Alfred Borden wordlessly demands of you as he performs his act ‘The Transported Man’, where he enters one closet door and exits through another placed a distance apart in a perfectly timed act, giving the illusion of walking through any single ordinary door... Giving the illusion of his teleportation.

 

It’s a dreadful term; teleportation. It has a powerful magnetic attraction towards science fictional epistemology… What is teleportation; A flash of light and the transfer of bio-digital data across some spatial vortex in the universe? Or is it the many, many hats of Robert Angier from the movie The Prestige?

It is neither. Nor is it any of the popularly defined phenomena assumed by many. In fact, it is a constriction of the term ‘quantum teleportation’, a once thought of theory that has now been proved.

 

And so what is quantum teleportation?

 

It is one of the most wicked, sadistic and magical phenomena to be exhibited by any entity. And as John Cutter asserts through the film, “Every great magic trick consists of three parts, or acts. The first part is called ‘The Pledge’. The magician shows you something ordinary, a deck of cards, a bird or a man…”
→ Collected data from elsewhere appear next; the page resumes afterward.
$ cat src/rtl/bus_timer.sv
// Memory-mapped prescaled down-counter timer with one-shot/auto-reload modes, sticky DONE and irq pulse.
// Writes take effect at the sampling edge; rdata is registered (1-cycle read latency) and zero when unselected.
module bus_timer #(
  parameter logic [3:0] BASE     = 4'h4,
  parameter int         PRESCALE = 50000
) (
  input  logic        Clock,
  input  logic        Resetn,
  input  logic [15:0] ADDR,
  input  logic [15:0] DOUT,
  input  logic        W,
  output logic [15:0] rdata,
  output logic        irq
);

  localparam logic [15:0] P_MAX = 16'(PRESCALE - 1);

  typedef enum logic {
    S_IDLE,
    S_COUNTING
  } state_t;

  state_t      r_state;
  logic [15:0] r_load;
  logic [15:0] r_count;
  logic [15:0] r_pcnt;
  logic        r_auto;
  logic        r_done;
  logic        r_irq;
  logic [15:0] r_rdata;

  logic        w_sel;
  logic        w_wr_load;
  logic        w_wr_ctrl;
  logic        w_wr_stat;
  logic        w_run;
  logic        w_tick;
  logic [15:0] w_rmux;
  logic        w_unused;

  assign w_sel     = (ADDR[15:12] == BASE);
  assign w_wr_load = W && w_sel && (ADDR[1:0] == 2'd0);
  assign w_wr_ctrl = W && w_sel && (ADDR[1:0] == 2'd2);
  assign w_wr_stat = W && w_sel && (ADDR[1:0] == 2'd3);
  assign w_run     = (r_state == S_COUNTING);
  assign w_tick    = w_run && (r_pcnt == P_MAX);
  assign w_unused  = ^ADDR[11:2];

  always_comb begin
    w_rmux = 16'd0;
    case (ADDR[1:0])
      2'd0:    w_rmux = r_load;
      2'd1:    w_rmux = r_count;
      2'd2:    w_rmux = {14'd0, r_auto, w_run};
      default: w_rmux = {15'd0, r_done};
    endcase
  end

  always_ff @(posedge Clock or negedge Resetn) begin
    if (!Resetn) begin
      r_state <= S_IDLE;
      r_load  <= 16'd0;
      r_count <= 16'd0;
      r_pcnt  <= 16'd0;
      r_auto  <= 1'b0;
      r_done  <= 1'b0;
      r_irq   <= 1'b0;
      r_rdata <= 16'd0;
    end else begin
      r_irq   <= 1'b0;
      r_rdata <= w_sel ? w_rmux : 16'd0;

      if (w_wr_load) r_load <= DOUT;
      // Clear is written before any expiry set below, so a colliding set wins.
      if (w_wr_stat) r_done <= 1'b0;

      if (w_wr_ctrl) begin
        // A CTRL write swallows any tick in the same cycle.
        r_auto <= DOUT[1];
        r_pcnt <= 16'd0;
        if (DOUT[0]) begin
          r_state <= S_COUNTING;
          r_count <= r_load;
        end else begin
          r_state <= S_IDLE;
        end
      end else begin
        case (r_state)
          S_IDLE: begin
            r_pcnt <= 16'd0;
          end
          S_COUNTING: begin
            if (w_tick) begin
              r_pcnt <= 16'd0;
              if (r_count > 16'd1) begin
                r_count <= r_count - 16'd1;
              end else begin
                r_done <= 1'b1;
                r_irq  <= 1'b1;
                if (r_auto) begin
                  r_count <= r_load;
                end else begin
                  r_count <= 16'd0;
                  r_state <= S_IDLE;
                end
              end
            end else begin
              r_pcnt <= r_pcnt + 16'd1;
            end
          end
          default: r_state <= S_IDLE;
        endcase
      end
    end
  end

  assign rdata = r_rdata;
  assign irq   = r_irq;

endmodule

$ cat config.mk
export PLATFORM = sky130hd
export DESIGN_NAME = bus_timer
export DESIGN_NICKNAME = d
export VERILOG_FILES = /design/src/rtl/bus_timer.sv
export SDC_FILE = /design/constraint.sdc
export NUM_CORES = 1
export LEC_CHECK = 0
export BUFFER_PORTS_ARGS = -buffer_cell sky130_fd_sc_hd__buf_2
export CORE_UTILIZATION = 30
export DETAILED_ROUTE_END_ITERATION = 12
export GPL_TIMING_DRIVEN = 0
export SYNTH_ARGS = -nofsm -noshare
export SYNTH_HDL_FRONTEND = slang
export SYNTH_SLANG_ARGS = --single-unit
$ cat constraint.sdc
create_clock -name Clock -period 3.6 [get_ports Clock]
set_input_delay 0.72 -clock Clock [delete_from_list [all_inputs] [get_ports Clock]]
set_output_delay 0.72 -clock Clock [all_outputs]
set_load 0.1 [all_outputs]
==> qor.json <==
{
  "post_drt_via_cell_ratio": {"value": 5.314},
  "grt_pass1_wl": {"value": 13890, "unit": "um"},
  "holdBufCountCts": {"value": 0},
  "synth_edf_count": {"value": 0},
  "finalClockSkew": {"value": 0.005154, "unit": "ns"},
  "final_min_period_over_clock_period": {"value": 72.88, "unit": "%"},
  "synth_top_cell_area_share": {"value": 49.03, "unit": "%"},
  "clock_tree.htree_level_count": {"value": 3},
  "core.rowCount": {"value": 38},
  "firstDrtPassIters": {"value": 5},
  "grt_setup_unrepaired": {"value": "false"},
  "setup_total_negative_slack": {"value": 0, "unit": "ns"},
  "async_flop_share": {"value": 100.0, "unit": "%"},
  "worst_ep_required_time": {"value": 3.81, "unit": "ns"},
  "layout.cells.most_common": {"value": "dfrtp_1"},
  "cts.root.buffer_cell": {"value": "clkbuf_16"},
  "overflow": {"value": 0},
  "start_util": {"value": 31.33, "unit": "%"},
  "dpl_worst_slack": {"value": 0.5995, "unit": "ns"},
  "synth_compound_area_share": {"value": 11.82, "unit": "%"},
  "finish.cell_count_without_fillers": {"value": 525},
  "crit_path_start_kind": {"value": "input port"},
  "postRouteWirelength": {"value": 8317, "unit": "um"},
  "leakage": {"value": 0.001895, "unit": "uW"},
  "chipHeight": {"value": 109.6, "unit": "um"},
  "syn-instance-count": {"value": 328},
  "run_status": {"value": "complete, no violations"},
  "placedCellCount": {"value": 509},
  "cts_resized": {"value": 0},
  "max_cap_viol_count": {"value": 0},
  "worst-endpoint-arrival": {"value": 2.83, "unit": "ns"},
  "synth_adder_area_share": {"value": 1.081, "unit": "%"},
  "crit_slowest_cell": {"value": "nor3b_2"},
  "gp_congestion": {"value": 0.8670},
  "seq_area_frac_synth": {"value": 49.03, "unit": "%"},
  "timing.final.crit_period": {"value": 2.624, "unit": "ns"},
  "cts-buffers-inserted": {"value": 9},
  "tritoncts_clock_tree": {"value": "yes"},
  "slew-limit-headroom": {"value": 42.68, "unit": "%"},
  "synthesis.yosys.warnings": {"value": 0},
  "die_area": {"value": 12000, "unit": "um^2"},
  "wire_length_per_cell": {"value": 15.84, "unit": "um"},
  "synth_area": {"value": 3471, "unit": "um^2"},
  "finalHoldWorstSlack": {"value": 0.4537, "unit": "ns"},
  "seq_area": {"value": 1702, "unit": "um^2"},
  "final_nets": {"value": 418},
  "dp_hpwl": {"value": 5872, "unit": "um"},
  "setup.worst_path.class": {"value": "input port to register"},
  "postLayoutSetupSlackWorst": {"value": 0.9763, "unit": "ns"},
  "tightest_slew": {"value": 0.8598, "unit": "ns"},
  "critical_path.cell_chain": {"value": "buf_2 > nor4b_4 > nand2_1 > nor3b_2 > buf_4 > mux2_2"},
  "synthSimpleGateAreaFrac": {"value": 21.16, "unit": "%"},
  "final.fill_count": {"value": 1113},
  "clock_latency": {"value": 0.32, "unit": "ns"},
  "post-synth-top-area-cell": {"value": "dfrtp_1"},
  "worstHoldPathType": {"value": "register to register"},
  "synth_top_cells_by_area": {"value": "dfrtp_1 49%, mux2_2 4.9%, nor2_1 4.7%"},
  "r2r_setup_slack": {"value": 1.13, "unit": "ns"},
  "tritoncts_num_sinks": {"value": 68},
  "dieWidth": {"value": 109.6, "unit": "um"},
  "synth_flop_cell": {"value": "dfrtp_1"},
  "synthXorXnorAreaFrac": {"value": 3.785, "unit": "%"},
  "syn2layout_area_growth": {"value": 20.48, "unit": "%"},
  "yosys.cell_types.count": {"value": 65},
  "synthesis.area_per_instance": {"value": 10.58, "unit": "um^2"},
  "insertedDiodeCount": {"value": 0},
  "grt_pass1_vias": {"value": 2863},
  "max-vdd-ir-drop": {"value": 0.1900, "unit": "mV"},
  "crit_fanout": {"value": 10},
  "crit_path_max_incr_delay": {"value": 0.70, "unit": "ns"},
  "maximum_number_of_pins_on_one_net_before_global_route_repair": {"value": 69},
  "grt_usage": {"value": 15.16, "unit": "%"},
  "antenna_violations_before_repair": {"value": 0},
  "clock_path_buffers": {"value": 2},
  "drc": {"value": 0},
  "multiInputGateArea": {"value": 1655, "unit": "um^2"},
  "power_density_of_the_placed_cells": {"value": 457.3, "unit": "nW/um^2"},
  "num_io_pins": {"value": 52},
  "drtAntennaViolNets": {"value": 0},
  "final_number_of_max_transition_violations": {"value": 0},
  "max_freq": {"value": 381.1, "unit": "MHz"},
  "number_of_storage_elements_in_the_synthesis_netlist": {"value": 68},
  "most_frequent_cells_in_the_layout": {"value": "68 x dfrtp_1, 44 x buf_2, 43 x nor2_1"},
  "worstSetupEndpointType": {"value": "register"},
  "post-cts-setup-buffers": {"value": 0},
  "share_of_final_layout_standard_cells_stronger_than_drive_strength_1": {"value": 24.94, "unit": "%"},
  "vias_after_detailed_routing": {"value": 2790},
  "hold_viol": {"value": 0},
  "detail_route.iter0.violations": {"value": 104},
  "multiplexer_share_of_the_synthesized_area": {"value": 9.841, "unit": "%"},
  "dominant_combinational_cell_family_by_area_after_synthesis": {"value": "simple AND/OR/NAND/NOR gates"},
  "core_area": {"value": 11080, "unit": "um^2"},
  "finalSetupViolations": {"value": 0},
  "postSynthNetCount": {"value": 366},
  "port_buffers": {"value": 41},
  "clk_pin_slew_worst_paths": {"value": 0.06, "unit": "ns"}
}
==> cell families after synthesis <==
| logic type | count (synthesis) |
|---|---|
| DFF | 68 |
| muxes | 31 |
| xor gates and xnor gates | 15 |
| buffers and inverters | 26 |
| AOI/OAI and AO/OA | 58 |
| and+or+nand+nor | 127 |
| adders and majority gates | 3 |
Quantum teleportation is the transmission of quantum information; i.e. the exact state of an atom or a photon, from one location to another, with the help of shared quantum entanglement between the two locations and classical communication.

And quantum entanglement is the phenomena when particles physically interact in ways such that the quantum states of each particle cannot independently be described, and instead the entire system is prescribed a quantum state. In other words, they’re inextricably linked at the most infinitesimal level by their joint states.

 

“He shows you this object. Perhaps he asks you to inspect it to see if it is indeed real, unaltered, and normal. But of course… it probably isn't.”

 

These entangled particles affect each other, even when separated by a distance. And this property of entanglement allows quantum data (but not classical data) to be teleported seemingly faster than the speed of light; almost instantaneously.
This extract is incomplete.